The Perl Toolchain Summit needs more sponsors. If your company depends on Perl, please support this very important event.

NAME

MarpaX::ESLIF::Recognizer::Interface - MarpaX::ESLIF's recognizer interface

VERSION

version 6.0.33.4

DESCRIPTION

Recognizer interface is a list of methods that are required by MarpaX::ESLIF at run-time when it needs more data. It has to be an object instance, referenced with $recognizerInterface below.

METHODS

$recognizerInterface->read()

Performs read of user data and returns a true value on success, a false value otherwise. $recognizerInterface is responsible to maintain the status in terms of: data content, data type (binary or character), eof flag, eventual encoding information, that are queried using the following methods:

$recognizerInterface->isEof()

Returns a boolean value indicating the end of the stream.

$recognizerInterface->isCharacterStream()

Returns a boolean value indicating if current chunk is a character stream or not.

$recognizerInterface->encoding()

Encoding of latest chunk of data, when the later is a character chunk. It is legal to return undef.

If current chunk of data is a character stream, and this method returns undef, then marpaESLIF will either:

guess the encoding if there previous chunk of data was not a character stream,
continue with previous encoding if previous chunk of data was a character stream
$recognizerInterface->data()

Returns data content of current chunk, may be of zero size.

$recognizerInterface->isWithDisableThreshold()

Returns a boolean indicating if threshold warnings should be fired. This is called once at the very beginning of a recognizer lifetime.

$recognizerInterface->isWithExhaustion()

Returns a boolean indicating if exhaustion should trigger an exhaustion event. This is called once at the very beginning of a recognizer lifetime.

When the parse is exhausted, the normal behavior is to exit with an error if the eof flag is not set. This method is saying that an exhaustion event should be raised instead, and is used at recognizer creation step only.
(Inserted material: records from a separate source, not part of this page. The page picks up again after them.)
Source: an optimization exercise on an open RTL-to-GDS flow (aim: small area, a short achievable clock period and few clock cycles per item). Production flows keep margins and buffers that such runs may drop. In this exercise RTL edits were held to simulation tests only and were not proved equivalent to the original. No activity file was given, so power comes from the tool's default toggle rates.

[flow/design.v]
package conv3x3_pkg;
  localparam int NTAPS = 9;
  function automatic int def_kernel(input int k);
    if (k == 4)
      def_kernel = 4;
    else if (k == 1 || k == 3 || k == 5 || k == 7)
      def_kernel = 2;
    else
      def_kernel = 1;
  endfunction
  function automatic int prod_w(input int data_w, input int coef_w);
    prod_w = data_w + coef_w + 1;
  endfunction
  function automatic int sum_w(input int data_w, input int coef_w);
    sum_w = data_w + coef_w + 1 + 4;
  endfunction
  typedef struct packed {
    logic        sat;
    logic [31:0] val;
  } clip_t;
  function automatic logic [32:0] clip_u(input logic signed [63:0] v, input int data_w);
    logic signed [63:0] maxv;
    logic               sat;
    logic [31:0]        val;
    maxv = (64'sd1 <<< data_w) - 64'sd1;
    sat  = 1'b0;
    val  = 32'(v);
    if (v < 64'sd0) begin
      sat = 1'b1;
      val = '0;
    end else if (v > maxv) begin
      sat = 1'b1;
      val = 32'(maxv);
    end
    clip_u = {sat, val};
  endfunction
endpackage
module conv3x3_coef_bank
#(
  parameter int COEF_W = 8
) (
  input  logic                    i_clk,
  input  logic                    i_rst,
  input  logic                    coef_we_i,
  input  logic [3:0]              coef_addr_i,
  input  logic [COEF_W-1:0]       coef_data_i,
  input  logic                    coef_commit_i,
  input  logic                    beat_acc_i,
  input  logic                    beat_last_i,
  output logic [conv3x3_pkg::NTAPS*COEF_W-1:0] active_o,
  output logic                    cfg_pending_o
);
  logic [conv3x3_pkg::NTAPS-1:0][COEF_W-1:0] shadow_q;
  logic [conv3x3_pkg::NTAPS-1:0][COEF_W-1:0] shadow_d;
  logic [conv3x3_pkg::NTAPS-1:0][COEF_W-1:0] active_q;
  logic [conv3x3_pkg::NTAPS-1:0][COEF_W-1:0] active_d;
  logic              in_frame_q, in_frame_d;
  logic              pending_q, pending_d;
  logic              pend_req;
  logic              apply;
  always_comb begin
    shadow_d = shadow_q;
    if (coef_we_i && (coef_addr_i <= 4'd8)) begin
      shadow_d[coef_addr_i] = coef_data_i;
    end
    pend_req = pending_q | coef_commit_i;
    apply    = pend_req & ((beat_acc_i & beat_last_i) | (~in_frame_q & ~beat_acc_i));
    active_d   = apply ? shadow_d : active_q;
    pending_d  = pend_req & ~apply;
    in_frame_d = beat_acc_i ? ~beat_last_i : in_frame_q;
  end
  always_ff @(posedge i_clk) begin
    if (i_rst) begin
      for (int k = 0; k < conv3x3_pkg::NTAPS; k++) begin
        shadow_q[k] <= COEF_W'(conv3x3_pkg::def_kernel(k));
        active_q[k] <= COEF_W'(conv3x3_pkg::def_kernel(k));
      end
      in_frame_q <= 1'b0;
      pending_q  <= 1'b0;
    end else begin
      shadow_q   <= shadow_d;
      active_q   <= active_d;
      in_frame_q <= in_frame_d;
      pending_q  <= pending_d;
    end
  end
  for (genvar k = 0; k < conv3x3_pkg::NTAPS; k++) begin : g_flat
    assign active_o[k*COEF_W +: COEF_W] = active_q[k];
  end
  assign cfg_pending_o = pending_q;
endmodule
This design comes from an exercise in tuning for small area, a short achievable clock period and few clock cycles per item on the open sky130 flow, not from production work.

==> flow/design.v <==
`default_nettype none
package dpc_pkg;
	localparam int DEF_VALUE_BITS = 32;
	function automatic logic [39:0] bcd_mask(input int s);
		case (s)
			0: bcd_mask = 40'h0000000000;
			1: bcd_mask = 40'h0000000001;
			2: bcd_mask = 40'h0000000003;
			3: bcd_mask = 40'h0000000007;
			4: bcd_mask = 40'h000000001f;
			5: bcd_mask = 40'h000000003f;
			6: bcd_mask = 40'h000000007f;
			7: bcd_mask = 40'h00000001ff;
			8: bcd_mask = 40'h00000003ff;
			9: bcd_mask = 40'h00000007ff;
			10: bcd_mask = 40'h0000001fff;
			11: bcd_mask = 40'h0000003fff;
			12: bcd_mask = 40'h0000007fff;
			13: bcd_mask = 40'h000000ffff;
			14: bcd_mask = 40'h000001ffff;
			15: bcd_mask = 40'h000003ffff;
			16: bcd_mask = 40'h000007ffff;
			17: bcd_mask = 40'h00001fffff;
			18: bcd_mask = 40'h00003fffff;
			19: bcd_mask = 40'h00007fffff;
			20: bcd_mask = 40'h0001ffffff;
			21: bcd_mask = 40'h0003ffffff;
			22: bcd_mask = 40'h0007ffffff;
			23: bcd_mask = 40'h000fffffff;
			24: bcd_mask = 40'h001fffffff;
			25: bcd_mask = 40'h003fffffff;
			26: bcd_mask = 40'h007fffffff;
			27: bcd_mask = 40'h01ffffffff;
			28: bcd_mask = 40'h03ffffffff;
			29: bcd_mask = 40'h07ffffffff;
			30: bcd_mask = 40'h1fffffffff;
			31: bcd_mask = 40'h3fffffffff;
			default: bcd_mask = 40'hffffffffff;
		endcase
	endfunction
	function automatic logic [3:0] dd_adjust(input logic [3:0] d);
		dd_adjust[3] = d[3] | (d[2] & d[1]) | (d[2] & d[0]);
		dd_adjust[2] = (d[2] & !d[1] & !d[0]) | (d[3] & d[0]);
		dd_adjust[1] = (d[1] & (!d[2] | d[0])) | (d[3] & !d[0]);
		dd_adjust[0] = (!d[3] & !d[2] & d[0]) | (d[2] & d[1] & !d[0]) | (d[3] & !d[0]);
	endfunction
endpackage
`default_nettype wire
`default_nettype none
module dpc_dd_stage
#(
	parameter int S0 = 0,
	parameter int NB = 8
) (
	input  wire logic [39:0]   in_bcd,
	input  wire logic [NB-1:0] in_bits,
	output logic      [39:0]   out_bcd
);
	logic [39:0] b;
	always_comb begin
		b = in_bcd & dpc_pkg::bcd_mask(S0);
		for (int s = 0; s < NB; s++) begin
			for (int k = 0; k < 10; k++) begin
				b[k*4 +: 4] = dpc_pkg::dd_adjust(b[k*4 +: 4]);
			end
			b = {b[38:0], in_bits[NB-1-s]} & dpc_pkg::bcd_mask(S0 + s + 1);
		end
		out_bcd = b;
	end
endmodule
`default_nettype wire
`default_nettype none
module dpc_sym_check (
	input  wire logic [39:0] in_bcd,
	output logic             out_pal
);
	logic [9:0]  nz;
	logic [10:0] eq;
	always_comb begin
		for (int i = 0; i < 10; i++) begin
			nz[i] = in_bcd[i*4 +: 4] != 4'd0;
		end
		for (int l = 0; l <= 10; l++) begin
			eq[l] = 1'b1;
			for (int i = 0; i < l / 2; i++) begin
				if (in_bcd[i*4 +: 4] != in_bcd[(l-1-i)*4 +: 4]) begin
					eq[l] = 1'b0;
				end
			end
		end
		out_pal = (nz >> 1) == 10'd0;
		for (int l = 2; l <= 10; l++) begin
			if (l == 10) begin
				out_pal = out_pal | (nz[9] & eq[10]);
			end else begin
				out_pal = out_pal | (nz[l-1] & ((nz >> l) == 10'd0) & eq[l]);
			end
		end
	end
endmodule
`default_nettype wire
`default_nettype none
module decimal_palindrome_check_unit
#(
	parameter int VALUE_BITS = dpc_pkg::DEF_VALUE_BITS
) (
	input  wire logic                         clk,
	input  wire logic                         arst_n,
	input  wire logic                         in_valid,
	output logic                              in_ready,
	input  wire logic signed [VALUE_BITS-1:0] in_value,
	input  wire logic                         in_is_last,
	output logic                              out_valid,
	input  wire logic                         out_ready,
	output logic signed [VALUE_BITS-1:0]      out_value_echo,
	output logic                              out_is_palindrome,
	output logic                              out_last_out
);
	logic adv;
	logic        valid_q1;
	logic        last_q1;
	logic        sgn_q1;
	logic [30:0] x_q1;
	logic [39:0] bcd_q1;
	logic [30:0] x_nx1;
	logic [39:0] bcd_nx1;
	logic        valid_q2;
	logic        last_q2;
	logic        sgn_q2;
	logic [30:0] x_q2;
	logic [39:0] bcd_q2;
	logic [30:0] x_nx2;
	logic [39:0] bcd_nx2;
	logic [30:0] mag_in;
	logic [39:0] bcd_fin;
	logic [30:0] echo_lo;
	logic        pal;
	assign adv      = !valid_q2 || out_ready;
	assign in_ready = adv;
	assign mag_in = in_value[31] ? 31'(~in_value + 32'd1) : in_value[30:0];
	dpc_dd_stage #(.S0(0), .NB(11)) u_dd0 (
		.in_bcd  (40'd0),
		.in_bits (mag_in[30:20]),
		.out_bcd (bcd_nx1)
	);
	assign x_nx1 = {in_value[30:20], mag_in[19:0]};
	dpc_dd_stage #(.S0(11), .NB(15)) u_dd1 (
		.in_bcd  (bcd_q1),
		.in_bits (x_q1[19:5]),
		.out_bcd (bcd_nx2)
	);
	always_comb begin
		x_nx2 = x_q1;
		for (int i = 5; i <= 19; i++) begin
			x_nx2[i] = x_q1[i] ^ (sgn_q1 && (x_q1 & ((31'(1) << i) - 31'(1))) != 31'(0));
		end
	end
	dpc_dd_stage #(.S0(26), .NB(5)) u_dd2 (
		.in_bcd  (bcd_q2),
		.in_bits (x_q2[4:0]),
		.out_bcd (bcd_fin)
	);
	always_comb begin
		echo_lo = x_q2;
		for (int i = 1; i <= 4; i++) begin
			echo_lo[i] = x_q2[i] ^ (sgn_q2 && (x_q2 & ((31'(1) << i) - 31'(1))) != 31'(0));
		end
	end
	always_ff @(posedge clk or negedge arst_n) begin
		if (!arst_n) begin
			valid_q1 <= 1'b0;
			valid_q2 <= 1'b0;
		end else if (adv) begin
			valid_q1 <= in_valid;
			valid_q2 <= valid_q1;
		end
	end
	always_ff @(posedge clk) begin
		if (adv) begin
			last_q1 <= in_is_last;
			sgn_q1  <= in_value[31];
			x_q1    <= x_nx1;
			bcd_q1  <= bcd_nx1;
			last_q2 <= last_q1;
			sgn_q2  <= sgn_q1;
			x_q2    <= x_nx2;
			bcd_q2  <= bcd_nx2;
		end
	end
	dpc_sym_check u_sym (
		.in_bcd  (bcd_fin),
		.out_pal (pal)
	);
	assign out_valid         = valid_q2;
	assign out_last_out      = last_q2;
	assign out_value_echo    = {sgn_q2, echo_lo};
	assign out_is_palindrome = pal && !(sgn_q2 && bcd_fin == 40'd0);
endmodule
`default_nettype wire
From an optimization exercise on the open Yosys and OpenROAD flow, aimed at small area, a short achievable clock period and few clock cycles per item; shortcuts taken in it are not production practice. In this exercise RTL edits were held to simulation tests only and were not proved equivalent to the original.

==> design/flow/standard.sh <==
#!/bin/bash
# synth_recipe.tcl (not shown) runs the flow's synth.tcl, then flattens the netlist and writes it again
# the make line also repeats each setting of config.mk as NAME=value (left out here)
make -C /OpenROAD-flow-scripts/flow DESIGN_CONFIG=/design/flow/config.mk WORK_HOME=/design/flow/orfs CLKGATE_MAP_FILE= SYNTH_SCRIPT=/design/flow/synth_recipe.tcl "${@:-finish}"
==> design/flow/constraint.sdc <==
create_clock -name core_clock -period 14.0 [get_ports {clk}]
set_input_delay 2.8000 -clock core_clock [delete_from_list [all_inputs] [get_ports {clk}]]
set_output_delay 2.8000 -clock core_clock [all_outputs]
set_load 0.01 [all_outputs]
==> design/flow/flow/run.sh <==
#!/bin/bash
set -euo pipefail
bash standard.sh SETUP_SLACK_MARGIN=9.8 finish > make_finish.log 2>&1
==> design/flow/config.mk <==
export PLATFORM = sky130hd
export DESIGN_NAME = rgb_to_hsv_converter_top
export DESIGN_NICKNAME = rgb_to_hsv_converter_top
export VERILOG_FILES = /design/flow/design.v
export SDC_FILE = /design/flow/constraint.sdc
export NUM_CORES = 4
export LEC_CHECK = 0
export CAP_MARGIN = 20
export CORE_MARGIN = 2
export CORE_UTILIZATION = 40
export SLEW_MARGIN = 20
$recognizerInterface->isWithNewline()

Returns a boolean indicating if line/number accounting is on. This is called once at the very beginning of a recognizer lifetime.
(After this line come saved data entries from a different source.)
Source: an optimization exercise on an open RTL-to-GDS flow (aim: small area). Production flows keep margins and buffers that such runs may drop.
Only simulation tests tie the RTL to the original design; equivalence was not proved.
Power figures rest on the tool's default switching activity, not on a simulated workload. The clock port is modelled as an ideal driver; clocking choices that lean on that would not hold on a real chip.

Setup of run 1:
// denise_top
module denise_top
(
  input  logic        clk,
  input  logic        reset,
  input  logic [7:0]  rga,
  input  logic [15:0] db_in,
  output logic [15:0] db_out,
  output logic        db_oen,
  output logic [3:0]  red,
  output logic [3:0]  green,
  output logic [3:0]  blue,
  output logic        sol
);
For scale: ~22000 um2 of cells after synthesis.
Settings: LEC_CHECK=0, CAP_MARGIN=0, CORE_MARGIN=2, CORE_UTILIZATION=35, CTS_BUF_LIST=sky130_fd_sc_hd__clkbuf_16, CTS_CLUSTER_DIAMETER=100, CTS_CLUSTER_SIZE=24, GPL_TIMING_DRIVEN=0, PLACE_DENSITY=0.75, SLEW_MARGIN=0; clock period 4.0 ns.
standard.sh (not shown) runs the stock make flow with config.mk's settings and CLKGATE_MAP_FILE= SYNTH_SCRIPT=/design/flow/synth_recipe.tcl, a recipe that flattens the netlist after the stock synthesis.
==> flow/flow/run.sh <==
#!/bin/bash
# Own layout flow: the standard flow (standard.sh), with two changes:
#  - synthesis is synth_recipe.tcl unchanged except that Yosys's abc call
#    uses flow/area.abc (an area-oriented mapping script) instead of ORFS's
#    script; flip-flops are mapped before abc, so registers are unchanged;
#  - ports are buffered with sky130_fd_sc_hd__buf_1 instead of the
#    default port buffer cell.
set -euo pipefail
HERE=$(pwd)
cat > "$HERE/own_synth.tcl" <<EOT
proc abc {args} {
  set i [lsearch -exact \$args -script]
  if { \$i >= 0 } { lset args [expr {\$i + 1}] $HERE/flow/area.abc }
  yosys abc {*}\$args
}
source $HERE/synth_recipe.tcl
EOT
sed -e "s|SYNTH_SCRIPT=[^ ]*|SYNTH_SCRIPT=$HERE/own_synth.tcl BUFFER_PORTS_ARGS=\"-buffer_cell sky130_fd_sc_hd__buf_1\" REMOVE_ABC_BUFFERS=1 CTS_ARGS=\"-sink_clustering_enable -repair_clock_nets -sink_clustering_size 30 -sink_clustering_max_diameter 150 -buf_list sky130_fd_sc_hd__clkbuf_16 -dont_use_dummy_load\"|" standard.sh > own_standard.sh
bash own_standard.sh > "$HERE/own_flow.log" 2>&1
==> flow/flow/area.abc <==
strash
fraig
dch -f
amap -m
topo
stime -c
Run 1 completed; timing, DRC and antenna clean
Error reporting can be accurate up to line and column numbers when this is happening on a character stream enabled chunk of data. This is handy, but has an extra cost on parsing performance. This method is used at recognizer creation step only.

$recognizerInterface->isWithTrack()

Returns a boolean indicating if absolute position tracking is on. This is called once at the very beginning of a recognizer lifetime.

Absolute position tracking must be on if you plan to use one of the lastCompletedOffset(), lastCompletedLength() or lastCompletedLocation() recognizer methods. The information returned by these methods is not fully reliable, because ESLIF will not check if there is a turnaround with associated internal variables.

$recognizerInterface->setRecognizer($recognizer)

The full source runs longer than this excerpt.